Query optimization versus caching

Today I wanted to look at the relative merits of different optimization paths that can be taken on a Greenfield project. That is to say, one that has no constraints imposed on it by previous decisions made, and has received little to no optimization work to date.
Specifically, the two optimizations I wanted to compare are optimizing mysql versus caching. I should point out in advance that these optimizations are really orthogonal. The only thing that ties you to doing one versus the other is that they both consume the resource developer time.

Optimizing MySQL

This optimization typically starts by taking a look at the queries that are being sent to MySQL and running EXPLAIN over them. With some investigation it’s frequently common to add an index or make a small tweak to schema.
Advantages:

  1. An optimized query is usually fast for all users accessing the application.
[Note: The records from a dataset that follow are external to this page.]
**src/u16u8_pkg.sv**
```systemverilog
`timescale 1ns / 1ps
// Package for the UTF-16 to UTF-8 transcoder: queue entry type, code constants
// and the UTF-8 encoder function. No dependencies.
package u16u8_pkg;

  localparam logic [15:0] HI_SURR_FIRST = 16'hD800;
  localparam logic [15:0] HI_SURR_LAST  = 16'hDBFF;
  localparam logic [20:0] SUPP_BASE     = 21'h10000;
  localparam logic [20:0] LIM_ONE       = 21'h00080;
  localparam logic [20:0] LIM_TWO       = 21'h00800;
  localparam logic [20:0] LIM_THREE     = 21'h10000;
  localparam logic [7:0]  LEAD_TWO      = 8'hC0;
  localparam logic [7:0]  LEAD_THREE    = 8'hE0;
  localparam logic [7:0]  LEAD_FOUR     = 8'hF0;
  localparam logic [7:0]  CONT_MARK     = 8'h80;

  typedef logic [1:0] run_idx_t;

  localparam run_idx_t RUN_ONE   = 2'd0;
  localparam run_idx_t RUN_TWO   = 2'd1;
  localparam run_idx_t RUN_THREE = 2'd2;
  localparam run_idx_t RUN_FOUR  = 2'd3;

  // One queued result run: up to four bytes, index of the final byte,
  // stream-end and error flags.
  typedef struct packed {
    logic [3:0][7:0] bytes;
    run_idx_t        last_idx;
    logic            stream_end;
    logic            error;
  } run_t;

  function automatic run_t encode_cp(input logic [20:0] cp, input logic stream_end);
    run_t r;
    r            = '0;
    r.stream_end = stream_end;
    r.error      = 1'b0;
    if (cp < LIM_ONE) begin
      r.bytes[0] = cp[7:0];
      r.last_idx = RUN_ONE;
    end else if (cp < LIM_TWO) begin
      r.bytes[0] = LEAD_TWO | {3'b000, cp[10:6]};
      r.bytes[1] = CONT_MARK | {2'b00, cp[5:0]};
      r.last_idx = RUN_TWO;
    end else if (cp < LIM_THREE) begin
      r.bytes[0] = LEAD_THREE | {4'b0000, cp[15:12]};
      r.bytes[1] = CONT_MARK | {2'b00, cp[11:6]};
      r.bytes[2] = CONT_MARK | {2'b00, cp[5:0]};
      r.last_idx = RUN_THREE;
    end else begin
      r.bytes[0] = LEAD_FOUR | {5'b00000, cp[20:18]};
      r.bytes[1] = CONT_MARK | {2'b00, cp[17:12]};
      r.bytes[2] = CONT_MARK | {2'b00, cp[11:6]};
      r.bytes[3] = CONT_MARK | {2'b00, cp[5:0]};
      r.last_idx = RUN_FOUR;
    end
    return r;
  endfunction

  function automatic run_t error_run();
    run_t r;
    r            = '0;
    r.last_idx   = RUN_ONE;
    r.stream_end = 1'b1;
    r.error      = 1'b1;
    return r;
  endfunction

endpackage

```
**src/u16u8_ifs.sv**
```systemverilog
`timescale 1ns / 1ps
// Valid/ready channel interfaces for the UTF-16 byte input and UTF-8 output.
// No dependencies.
interface u16u8_byte_if;
  logic       valid;
  logic       ready;
  logic [7:0] data_byte;
  logic       last_byte;

  modport source(output valid, data_byte, last_byte, input ready);
  modport sink(input valid, data_byte, last_byte, output ready);
endinterface

interface u16u8_utf8_if;
  logic       valid;
  logic       ready;
  logic [7:0] utf8_byte;
  logic       run_last;
  logic       stream_end;
  logic       error;

  modport source(output valid, utf8_byte, run_last, stream_end, error, input ready);
  modport sink(input valid, utf8_byte, run_last, stream_end, error, output ready);
endinterface

```
**src/u16u8_front.sv**
```systemverilog
`timescale 1ns / 1ps
// Front end: pairs input bytes into code units, joins surrogate pairs and
// encodes each code point into a queued run. Uses u16u8_pkg and u16u8_byte_if.
module u16u8_front (
  input  logic             clk,
  input  logic             rst,
  input  logic             big_endian,
  u16u8_byte_if.sink       utf16,
  input  logic             q_full,
  output logic             q_push,
  output u16u8_pkg::run_t  q_data
);

  logic [7:0]  pending_byte;
  logic        have_half_unit;
  logic        in_pair;
  logic [9:0]  held_high_bits;

  logic [7:0]  pending_byte_next;
  logic        have_half_unit_next;
  logic        in_pair_next;
  logic [9:0]  held_high_bits_next;

  logic        take;
  logic [15:0] unit;
  logic [20:0] cp;
  logic        is_high;

  assign utf16.ready = !q_full;
  assign take        = utf16.valid && utf16.ready;

  assign unit    = big_endian ? {pending_byte, utf16.data_byte}
                              : {utf16.data_byte, pending_byte};
  assign is_high = (unit >= u16u8_pkg::HI_SURR_FIRST) && (unit <= u16u8_pkg::HI_SURR_LAST);
  assign cp      = in_pair ? (u16u8_pkg::SUPP_BASE + {1'b0, held_high_bits, unit[9:0]})
                           : {5'b00000, unit};

  always_comb begin
    pending_byte_next   = pending_byte;
    have_half_unit_next = have_half_unit;
    in_pair_next        = in_pair;
    held_high_bits_next = held_high_bits;
    q_push              = 1'b0;
    q_data              = u16u8_pkg::encode_cp(cp, utf16.last_byte);
    if (take) begin
      if (!have_half_unit) begin
        if (utf16.last_byte) begin
          q_push = 1'b1;
          q_data = u16u8_pkg::error_run();
        end else begin
          pending_byte_next   = utf16.data_byte;
          have_half_unit_next = 1'b1;
        end
      end else begin
        have_half_unit_next = 1'b0;
        pending_byte_next   = '0;
        if (in_pair) begin
          in_pair_next        = 1'b0;
          held_high_bits_next = '0;
          q_push              = 1'b1;
        end else if (is_high) begin
          if (utf16.last_byte) begin
            q_push = 1'b1;
            q_data = u16u8_pkg::error_run();
          end else begin
            in_pair_next        = 1'b1;
            held_high_bits_next = unit[9:0];
          end
        end else begin
          q_push = 1'b1;
        end
      end
      // drop all stream state at the end of the buffer
      if (utf16.last_byte) begin
        pending_byte_next   = '0;
        have_half_unit_next = 1'b0;
        in_pair_next        = 1'b0;
        held_high_bits_next = '0;
      end
    end
  end

  always_ff @(posedge clk) begin
    if (rst) begin
      pending_byte   <= '0;
      have_half_unit <= 1'b0;
      in_pair        <= 1'b0;
      held_high_bits <= '0;
    end else begin
      pending_byte   <= pending_byte_next;
      have_half_unit <= have_half_unit_next;
      in_pair        <= in_pair_next;
      held_high_bits <= held_high_bits_next;
    end
  end

  a_end_clears: assert property (@(posedge clk) disable iff (rst)
    (take && utf16.last_byte) |=> (!have_half_unit && !in_pair))
    else $error("stream state not cleared after final byte");

  a_pair_on_unit: assert property (@(posedge clk) disable iff (rst)
    $rose(in_pair) |-> (!have_half_unit && $past(have_half_unit)))
    else $error("high surrogate held without a completed unit");

endmodule

```
**src/u16u8_queue.sv**
```systemverilog
`timescale 1ns / 1ps
// Short run queue between front and back ends.
// Uses u16u8_pkg for the entry type.
module u16u8_queue #(
  parameter int DEPTH = 2
) (
  input  logic             clk,
  input  logic             rst,
  input  logic             push,
  input  u16u8_pkg::run_t  push_data,
  output logic             full,
  input  logic             pop,
  output logic             not_empty,
  output u16u8_pkg::run_t  pop_data
);

  localparam int PW = $clog2(DEPTH);
  localparam int CW = $clog2(DEPTH + 1);
  localparam logic [PW-1:0] LAST_PTR = PW'(DEPTH - 1);
  localparam logic [CW-1:0] FULL_CNT = CW'(DEPTH);

  u16u8_pkg::run_t entries [DEPTH];
  logic [PW-1:0]   wr_ptr;
  logic [PW-1:0]   rd_ptr;
  logic [CW-1:0]   count;
  logic            do_push;
  logic            do_pop;

  assign full      = (count == FULL_CNT);
  assign not_empty = (count != '0);
  assign do_push   = push && !full;
  assign do_pop    = pop && not_empty;
  assign pop_data  = entries[rd_ptr];

  always_ff @(posedge clk) begin
    if (do_push) begin
      entries[wr_ptr] <= push_data;
    end
  end

  always_ff @(posedge clk) begin
    if (rst) begin
      wr_ptr <= '0;
      rd_ptr <= '0;
      count  <= '0;
    end else begin
      if (do_push) begin
        wr_ptr <= (wr_ptr == LAST_PTR) ? '0 : wr_ptr + 1'b1;
      end
      if (do_pop) begin
        rd_ptr <= (rd_ptr == LAST_PTR) ? '0 : rd_ptr + 1'b1;
      end
      if (do_push && !do_pop) begin
        count <= count + 1'b1;
      end else if (do_pop && !do_push) begin
        count <= count - 1'b1;
      end
    end
  end

  a_count_up: assert property (@(posedge clk) disable iff (rst)
    (do_push && !do_pop) |=> (count == $past(count) + 1'b1))
    else $error("queue count did not advance on transfer in");

endmodule

```
**src/u16u8_back.sv**
```systemverilog
`timescale 1ns / 1ps
// Back end: takes runs from the queue and serializes them one UTF-8 byte
// per output transfer. Uses u16u8_pkg and u16u8_utf8_if.
module u16u8_back (
  input  logic             clk,
  input  logic             rst,
  input  logic             q_not_empty,
  input  u16u8_pkg::run_t  q_data,
  output logic             q_pop,
  u16u8_utf8_if.source     utf8
);

  u16u8_pkg::run_t  cur;
  logic             busy;
  u16u8_pkg::run_idx_t idx;
  logic             fire;
  logic             at_last;

  assign fire    = utf8.valid && utf8.ready;
  assign at_last = (idx == cur.last_idx);
  assign q_pop   = q_not_empty && (!busy || (fire && at_last));

  assign utf8.valid      = busy;
  assign utf8.utf8_byte  = cur.bytes[idx];
  assign utf8.run_last   = at_last && !cur.error;
  assign utf8.stream_end = at_last && cur.stream_end;
  assign utf8.error      = cur.error;

  always_ff @(posedge clk) begin
    if (q_pop) begin
      cur <= q_data;
    end
  end

  always_ff @(posedge clk) begin
    if (rst) begin
      busy <= 1'b0;
      idx  <= '0;
    end else if (q_pop) begin
      busy <= 1'b1;
      idx  <= '0;
    end else if (fire) begin
      if (at_last) begin
        busy <= 1'b0;
      end else begin
        idx <= idx + 1'b1;
      end
    end
  end

  a_idx_bound: assert property (@(posedge clk) disable iff (rst)
    busy |-> (idx <= cur.last_idx))
    else $error("byte index past end of run");

  a_error_run: assert property (@(posedge clk) disable iff (rst)
    (busy && cur.error) |-> (cur.last_idx == u16u8_pkg::RUN_ONE && utf8.utf8_byte == 8'h00
                             && utf8.stream_end))
    else $error("malformed error result");

endmodule

```
**src/utf16_to_utf8_transcoder.sv**
```systemverilog
`timescale 1ns / 1ps
// Top level of the UTF-16 to UTF-8 transcoder: front end, run queue, back end
// and the byte-order register. Uses u16u8_pkg, u16u8_ifs and the three submodules.
//
//   channel   dir  handshake     payload
//   utf16     in   valid/ready   data_byte[7:0], last_byte
//   utf8      out  valid/ready   utf8_byte[7:0], run_last, stream_end, error
//   cfg       in   cfg_write     cfg_data = big_endian
//
// One input byte is taken per cycle while the queue has room; a code point's
// run enters the queue in the cycle the second byte of its last code unit is taken.
// The back end sends one UTF-8 byte per cycle while utf8.ready is high, so a
// code point costs 1 to 4 output bytes (3 per 2-byte unit on a 3-byte BMP
// stream, where output serialization sets the sustained rate). Reset (rst,
// synchronous) clears stream state, the queue and big_endian. An output stall
// fills the queue, then drops utf16.ready.
module utf16_to_utf8_transcoder #(
  parameter int QUEUE_DEPTH = 2
) (
  input  logic          clk,
  input  logic          rst,
  input  logic          cfg_write,
  input  logic          cfg_data,
  u16u8_byte_if.sink    utf16,
  u16u8_utf8_if.source  utf8
);

  logic            big_endian;
  logic            q_push;
  logic            q_full;
  logic            q_pop;
  logic            q_not_empty;
  u16u8_pkg::run_t q_in;
  u16u8_pkg::run_t q_out;

  always_ff @(posedge clk) begin
    if (rst) begin
      big_endian <= 1'b0;
    end else if (cfg_write) begin
      big_endian <= cfg_data;
    end
  end

  u16u8_front u_front (
    .clk        (clk),
    .rst        (rst),
    .big_endian (big_endian),
    .utf16      (utf16),
    .q_full     (q_full),
    .q_push     (q_push),
    .q_data     (q_in)
  );

  u16u8_queue #(
    .DEPTH (QUEUE_DEPTH)
  ) u_queue (
    .clk       (clk),
    .rst       (rst),
    .push      (q_push),
    .push_data (q_in),
    .full      (q_full),
    .pop       (q_pop),
    .not_empty (q_not_empty),
    .pop_data  (q_out)
  );

  u16u8_back u_back (
    .clk         (clk),
    .rst         (rst),
    .q_not_empty (q_not_empty),
    .q_data      (q_out),
    .q_pop       (q_pop),
    .utf8        (utf8)
  );

endmodule
```
**src/flat_wrapper.sv**
```systemverilog
// flat-port wrapper written by rule: the top's interface ports become plain ports
module utf16_to_utf8_transcoder_flat 
#(
  parameter int QUEUE_DEPTH = 2
)
  (clk, rst, cfg_write, cfg_data, utf16_valid, utf16_data_byte, utf16_last_byte, utf16_ready, utf8_valid, utf8_utf8_byte, utf8_run_last, utf8_stream_end, utf8_error, utf8_ready);
  u16u8_byte_if utf16_i ();
  u16u8_utf8_if utf8_i ();
  input  logic clk;
  input  logic rst;
  input  logic cfg_write;
  input  logic cfg_data;
  input wire logic [$bits(utf16_i.valid)-1:0] utf16_valid;
  input wire logic [$bits(utf16_i.data_byte)-1:0] utf16_data_byte;
  input wire logic [$bits(utf16_i.last_byte)-1:0] utf16_last_byte;
  output wire logic [$bits(utf16_i.ready)-1:0] utf16_ready;
  output wire logic [$bits(utf8_i.valid)-1:0] utf8_valid;
  output wire logic [$bits(utf8_i.utf8_byte)-1:0] utf8_utf8_byte;
  output wire logic [$bits(utf8_i.run_last)-1:0] utf8_run_last;
  output wire logic [$bits(utf8_i.stream_end)-1:0] utf8_stream_end;
  output wire logic [$bits(utf8_i.error)-1:0] utf8_error;
  input wire logic [$bits(utf8_i.ready)-1:0] utf8_ready;
  assign utf16_i.valid = utf16_valid;
  assign utf16_i.data_byte = utf16_data_byte;
  assign utf16_i.last_byte = utf16_last_byte;
  assign utf16_ready = utf16_i.ready;
  assign utf8_valid = utf8_i.valid;
  assign utf8_utf8_byte = utf8_i.utf8_byte;
  assign utf8_run_last = utf8_i.run_last;
  assign utf8_stream_end = utf8_i.stream_end;
  assign utf8_error = utf8_i.error;
  assign utf8_i.ready = utf8_ready;
  utf16_to_utf8_transcoder #(.QUEUE_DEPTH(QUEUE_DEPTH)) u_core (.clk(clk), .rst(rst), .cfg_write(cfg_write), .cfg_data(cfg_data), .utf16(utf16_i), .utf8(utf8_i));
endmodule
```
**config.mk**
```make
export PLATFORM = sky130hd
export DESIGN_NAME = utf16_to_utf8_transcoder_flat
export DESIGN_NICKNAME = d
export VERILOG_FILES = /design/src/u16u8_pkg.sv /design/src/u16u8_ifs.sv /design/src/u16u8_front.sv /design/src/u16u8_queue.sv /design/src/u16u8_back.sv /design/src/utf16_to_utf8_transcoder.sv /design/src/flat_wrapper.sv
export SDC_FILE = /design/constraint.sdc
export NUM_CORES = 1
export LEC_CHECK = 0
export BUFFER_PORTS_ARGS = -buffer_cell sky130_fd_sc_hd__buf_4
export CAP_MARGIN = 5
export CORE_UTILIZATION = 25
export DETAILED_ROUTE_END_ITERATION = 6
export HOLD_SLACK_MARGIN = 0.08
export PLACE_DENSITY = 0.44
export RECOVER_POWER = 50
export SLEW_MARGIN = 15
export SYNTH_ARGS = -nofsm -noshare
export SYNTH_HDL_FRONTEND = slang
export SYNTH_SLANG_ARGS = --single-unit
```
**constraint.sdc**
```tcl
create_clock -name clk -period 7.9 [get_ports clk]
set_clock_uncertainty 0.1 [all_clocks]
set_input_delay 0.79 -clock clk [delete_from_list [all_inputs] [get_ports clk]]
set_output_delay 0.79 -clock clk [all_outputs]
set_load 0.01 [all_outputs]
```
Yosys cells after proc, flatten, opt, wreduce, memory -nomap -nowiden
Memory sizes are Yosys's and may differ from the RTL's. A register that Yosys moved wholly into a read port is not among the register bits.
Index checks and enable logic that the tools add are counted.
W data, S select, Z words.
Storage, ports and cells
  memory bits (writable): 72
  output and inout port bits: 13
  latch bits: 0
  memories kept: 1
  logic and storage cells: 95
  bits in read-only memories: 0
  register bits: 28
Memories
  u_core.u_queue.entries: depth 2, width 36, rd ports 1, clocked after Yosys merged registers in 1, write ports 1, RTL line u16u8_queue.sv:22  | u16u8_pkg::run_t entries [DEPTH];
Operators by class
  add/sub/neg operators: 6
  shift operators: 0
  magnitude comparators: 6
  multipliers: 0
  divide/modulo/power cells: 0
  multiplexer cells: 41
  equal/unequal tests: 2
  bitwise gates (word level): 1
  reduce and logical (&&, ||, !) cells: 28
Operator list (count)
  $mux W36: 5
  $mux W10: 5
  $mux W24: 2
  $mux W16: 2
  $mux W8: 4
  $add A17 B20 Y21 const A: 1
  $lt A21 B12 Y1 const B: 1
  $lt A21 B17 Y1 const B: 1
  $lt A21 B8 Y1 const B: 1
  $mux W21: 1
  $mux W1: 18
  $mux W18: 1
  $bmux W8 S2: 1
  $ge A16 B16 Y1 const B: 1
  $le A16 B16 Y1 const B: 1
  $logic_and A1 B1 Y1: 11
  $reduce_bool A2 Y1: 5
  $reduce_and A2 Y1: 3
  $logic_not A1 Y1: 5
  $add A2 B1 Y2 const B: 2
  $mux W2: 2
  $lt A2 B3 Y1 const B: 1
  $reduce_and A3 Y1: 1
  $reduce_bool A3 Y1: 1
  other kinds (7): 8

Depth between registers and ports, before layout
Gate-level depths: netlist of the first run.
  depth in word-level cells: 12
  mapped depth: 11
  mapped depth without buffers: 9

Cells and area by module
From an unflattened synthesis of the first run, not the netlist that was laid out.
Unflattened totals
  cells, all modules: 443
  area, all modules: 6211.0 um^2
By module, submodules not included
  u16u8_queue: times used 1, cells an instance 137, area an instance 2815.2 um^2
  u16u8_front: times used 1, cells an instance 232, area an instance 1871.8 um^2
  u16u8_back: times used 1, cells an instance 71, area an instance 1490.2 um^2
  utf16_to_utf8_transcoder: times used 1, cells an instance 3, area an instance 33.8 um^2

Worst setup path after synthesis of the first run
OpenSTA, ideal clock, no wires.
  kind: reg-to-reg
  start: reg u_core.u_back.idx[1]
  end: reg u_core.u_queue.count[1]
  cell stages (with the launch flop): 9
  data required time: 7730 ps
  data arrival time: 3712 ps
  path buffers: 1
  setup slack: 4017 ps
  setup time: 70 ps
  cell sequence: dfxtp_1 clkbuf_1 xnor2_1 nand3_1 a21oi_1 inv_1 ha_1 or3_1 a21oi_1
Between the ends
  longest elaborated chain between the ends: 8
  elaborated cells on any way between the ends: 10
RTL lines
  from (decl): RTL line u16u8_back.sv:15  | u16u8_pkg::run_idx_t idx;
  from (signal assigned): RTL line u16u8_back.sv:46  | idx <= idx + 1'b1;
  $eq A2 B2 Y1 *: RTL line u16u8_back.sv:20  | assign at_last = (idx == cur.last_idx);
  $logic_and A1 B1 Y1 *: RTL line u16u8_back.sv:21  | assign q_pop = q_not_empty && (!busy || (fire && at_last));
  $logic_or A1 B1 Y1 *: RTL line u16u8_back.sv:21
  $logic_and A1 B1 Y1 *: RTL line u16u8_back.sv:21
  net u_core.q_pop: RTL line utf16_to_utf8_transcoder.sv:31  | logic q_pop;
  $logic_and A1 B1 Y1 *: RTL line u16u8_queue.sv:32  | assign do_pop = pop && not_empty;
  $logic_not A1 Y1: RTL line u16u8_queue.sv:53  | if (do_push && !do_pop) begin
  $logic_and A1 B1 Y1: RTL line u16u8_queue.sv:53
  $mux W2 or $reduce_bool A2 Y1 (tied branches)
  to (signal assigned): RTL line u16u8_queue.sv:54  | count <= count + 1'b1;
  to (signal assigned): RTL line u16u8_queue.sv:56  | count <= count - 1'b1;
  to (decl): RTL line u16u8_queue.sv:25  | logic [CW-1:0] count;
The timed path passes the listed nets; every way through them passes the cells marked *.
A chain may end at the register's enable or synchronous reset.

Worst setup path after layout of the first run
  start: reg u_core.u_back.idx[0]
  end: reg u_core.u_queue.count[1]
Same word-level chain as after synthesis.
Since indexes cut-through data via logarithmic search (aka divide and conquer like you would search a phone book), they also sustain performance somewhat with data growth. A cache masking an unindexed query can sometimes perform even worse as the data grows. With growth, users who don’t hit the cache may have such poor performance the application is not useable.
  2. Optimizing MySQL does not require you to worry about invalidating cache or serving stale data from a cache.
  3. Optimizing MySQL can keep the technology stack simpler, which makes it slightly easier to replicate and work with in development environments.

Disadvantages:
1. Some queries can not be improved via just indexes and may require schema changes which can be difficult to retrofit into some applications.
2. Some schema changes may be for de-normalization (duplication of data). While this is a common technique for DBAs, it needs ownership to make sure that all places are updated by the application, or triggers are installed to guarantee such changes.
3. Some optimizations may be MySQL-specific. That is to say if the underlying software is shipped to work on multiple databases, it is difficult to justify some of the more complex optimizations that go beyond adding indexes.

Adding a cache

This optimization requires one to profile the application, and move expensive processing away from MySQL and into a third-party cache such as memcached or Redis.
Advantages:
1. This works really well when the application has expensive queries that are difficult to optimize with MySQL. For example: large aggregate/GROUP BY queries.
2. Caching can be a good retrofit to increase throughput of the system. i.e. when slowness is a result of many people accessing the application at once.
3. Caching may sit on top of another application easier. For example: your application may just be a front-end to another software package that stores data in MySQL. It might be very difficult to make any database changes to that other application.
Disadvantages:
1. If the data has many access patterns to being served (i.e. appears on many different pages in different formats), then invalidating the cache on update may be difficult and/or require stale data to be served. An alternative to this, is to store data in a more fine-grained cache. This has its own disadvantages, such as added latency from many cache fetches.
2. Caching an object that is expensive to generate may create lurking performance cliffs for users that miss the cache (see Optimizing MySQL advantage #1). Good performance practice suggests that you should try and tighten the variance between users, not just the average (as caching tends to do).
3. Naive caching implementations suffer from subtle bugs, such as cache stampedes. Just last week I helped someone who’s database server was brought down by multiple users trying to regenerate the same cache contents at once. The correct solution would be to introduce some level of locking to serialize the cache regeneration.

Conclusion

I typically recommend users take a look at optimizing MySQL first, as I see this as initially the most elegant solution. But long term most applications do have a use-case for implementing some level of both approaches.